• [What the exercise asks]:
Reproduce precisely the lines of the listing below, starting with the line that contains "- utilization falls by 2.7 points" and stopping after the line that contains "a / b / c = no"; include nothing else.

• [Records]:

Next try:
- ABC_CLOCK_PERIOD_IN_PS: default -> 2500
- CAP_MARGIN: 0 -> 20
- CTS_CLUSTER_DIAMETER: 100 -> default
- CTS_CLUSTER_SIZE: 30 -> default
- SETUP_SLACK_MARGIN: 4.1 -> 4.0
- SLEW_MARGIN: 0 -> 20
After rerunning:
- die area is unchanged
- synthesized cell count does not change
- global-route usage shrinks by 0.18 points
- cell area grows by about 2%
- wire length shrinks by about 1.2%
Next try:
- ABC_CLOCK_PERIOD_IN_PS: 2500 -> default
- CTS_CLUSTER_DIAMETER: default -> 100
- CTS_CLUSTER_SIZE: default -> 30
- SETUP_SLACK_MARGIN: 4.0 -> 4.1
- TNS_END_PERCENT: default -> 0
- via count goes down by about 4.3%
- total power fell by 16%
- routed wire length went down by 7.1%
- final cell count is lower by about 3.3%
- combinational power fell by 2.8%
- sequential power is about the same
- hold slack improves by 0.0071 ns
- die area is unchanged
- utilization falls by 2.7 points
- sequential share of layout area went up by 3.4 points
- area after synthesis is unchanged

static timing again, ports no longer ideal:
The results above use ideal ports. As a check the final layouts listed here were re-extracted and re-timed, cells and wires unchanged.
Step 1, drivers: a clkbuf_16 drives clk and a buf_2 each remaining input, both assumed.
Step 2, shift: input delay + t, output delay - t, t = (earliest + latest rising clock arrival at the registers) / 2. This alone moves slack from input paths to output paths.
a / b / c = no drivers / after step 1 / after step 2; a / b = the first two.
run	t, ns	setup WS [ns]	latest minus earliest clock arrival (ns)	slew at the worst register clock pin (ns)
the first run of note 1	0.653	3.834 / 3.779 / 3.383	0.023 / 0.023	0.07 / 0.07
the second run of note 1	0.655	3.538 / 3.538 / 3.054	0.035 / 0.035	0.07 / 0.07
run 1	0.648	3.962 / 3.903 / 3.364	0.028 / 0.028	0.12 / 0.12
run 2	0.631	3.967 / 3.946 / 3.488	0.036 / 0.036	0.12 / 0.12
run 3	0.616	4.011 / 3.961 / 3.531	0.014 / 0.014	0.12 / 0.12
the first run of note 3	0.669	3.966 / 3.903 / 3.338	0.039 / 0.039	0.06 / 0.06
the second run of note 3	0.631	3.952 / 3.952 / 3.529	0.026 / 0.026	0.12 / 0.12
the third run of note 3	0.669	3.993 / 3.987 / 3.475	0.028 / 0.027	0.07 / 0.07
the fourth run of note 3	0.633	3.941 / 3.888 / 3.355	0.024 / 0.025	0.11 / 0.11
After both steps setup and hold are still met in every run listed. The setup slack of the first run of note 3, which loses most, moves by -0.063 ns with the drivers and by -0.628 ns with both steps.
Context: an optimization exercise on an open-source flow, tuned for small area, a short achievable clock period and few clock cycles per item. The choices shown serve that exercise and are no tape-out recipe. Function was checked by simulation only, so behaviour that the tests miss may differ from the original. Power and IR drop assume default switching activity.

==> design.v <==
package cpuPkg;
	localparam int dataWidth = 16;
	localparam int regCount = 8;
	localparam int regIdxWidth = $clog2(regCount);
	typedef logic [dataWidth-1:0] wordT;
	typedef logic [regIdxWidth-1:0] regIdxT;
	localparam logic [4:0] opNop   = 5'd0;
	localparam logic [4:0] opAddu  = 5'd1;
	localparam logic [4:0] opSubu  = 5'd2;
	localparam logic [4:0] opAnd   = 5'd3;
	localparam logic [4:0] opOr    = 5'd4;
	localparam logic [4:0] opSlt   = 5'd5;
	localparam logic [4:0] opAddiu = 5'd6;
	localparam logic [4:0] opLi    = 5'd7;
	localparam logic [4:0] opLw    = 5'd8;
	localparam logic [4:0] opSw    = 5'd9;
	localparam logic [4:0] opBeqz  = 5'd10;
	localparam logic [4:0] opBnez  = 5'd11;
	localparam logic [4:0] opB     = 5'd12;
	localparam logic [4:0] opJr    = 5'd13;
endpackage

• [Final answer]:
- utilization falls by 2.7 points
- sequential share of layout area went up by 3.4 points
- area after synthesis is unchanged

static timing again, ports no longer ideal:
The results above use ideal ports. As a check the final layouts listed here were re-extracted and re-timed, cells and wires unchanged.
Step 1, drivers: a clkbuf_16 drives clk and a buf_2 each remaining input, both assumed.
Step 2, shift: input delay + t, output delay - t, t = (earliest + latest rising clock arrival at the registers) / 2. This alone moves slack from input paths to output paths.
a / b / c = no drivers / after step 1 / after step 2; a / b = the first two.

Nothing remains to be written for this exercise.